Task prompt
Word for word, restate the lines from the start of the data below through the line containing "multi-input combinational: 504 / 2555 / 45.14".

Data shown
Segment Open
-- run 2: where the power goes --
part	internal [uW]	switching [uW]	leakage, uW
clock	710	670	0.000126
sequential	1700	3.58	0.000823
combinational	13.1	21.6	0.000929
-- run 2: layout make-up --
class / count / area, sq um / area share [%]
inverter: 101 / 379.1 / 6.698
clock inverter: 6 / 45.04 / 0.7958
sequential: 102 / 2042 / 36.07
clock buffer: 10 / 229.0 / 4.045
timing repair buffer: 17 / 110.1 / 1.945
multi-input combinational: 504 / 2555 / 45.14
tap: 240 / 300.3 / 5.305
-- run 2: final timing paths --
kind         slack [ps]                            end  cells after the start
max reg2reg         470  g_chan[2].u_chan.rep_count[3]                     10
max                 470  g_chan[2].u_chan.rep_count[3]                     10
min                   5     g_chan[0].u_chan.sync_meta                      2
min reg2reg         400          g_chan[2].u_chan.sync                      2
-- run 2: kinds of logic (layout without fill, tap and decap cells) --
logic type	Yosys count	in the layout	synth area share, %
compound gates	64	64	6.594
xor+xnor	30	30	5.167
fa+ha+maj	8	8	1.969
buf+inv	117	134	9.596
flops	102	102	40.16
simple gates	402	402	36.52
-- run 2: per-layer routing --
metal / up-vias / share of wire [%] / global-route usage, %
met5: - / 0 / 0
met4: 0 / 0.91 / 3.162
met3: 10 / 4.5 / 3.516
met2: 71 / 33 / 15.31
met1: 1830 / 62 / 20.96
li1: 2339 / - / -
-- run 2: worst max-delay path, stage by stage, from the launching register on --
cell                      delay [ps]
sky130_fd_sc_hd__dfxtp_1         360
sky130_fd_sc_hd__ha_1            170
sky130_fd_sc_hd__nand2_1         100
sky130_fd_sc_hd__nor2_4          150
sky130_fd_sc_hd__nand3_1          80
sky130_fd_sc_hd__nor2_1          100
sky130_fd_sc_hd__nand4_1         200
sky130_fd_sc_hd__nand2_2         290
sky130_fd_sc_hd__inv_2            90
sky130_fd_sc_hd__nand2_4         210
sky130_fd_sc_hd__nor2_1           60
Segment Closed
Exercise output
-- run 2: where the power goes --
part	internal [uW]	switching [uW]	leakage, uW
clock	710	670	0.000126
sequential	1700	3.58	0.000823
combinational	13.1	21.6	0.000929
-- run 2: layout make-up --
class / count / area, sq um / area share [%]
inverter: 101 / 379.1 / 6.698
clock inverter: 6 / 45.04 / 0.7958
sequential: 102 / 2042 / 36.07
clock buffer: 10 / 229.0 / 4.045
timing repair buffer: 17 / 110.1 / 1.945
multi-input combinational: 504 / 2555 / 45.14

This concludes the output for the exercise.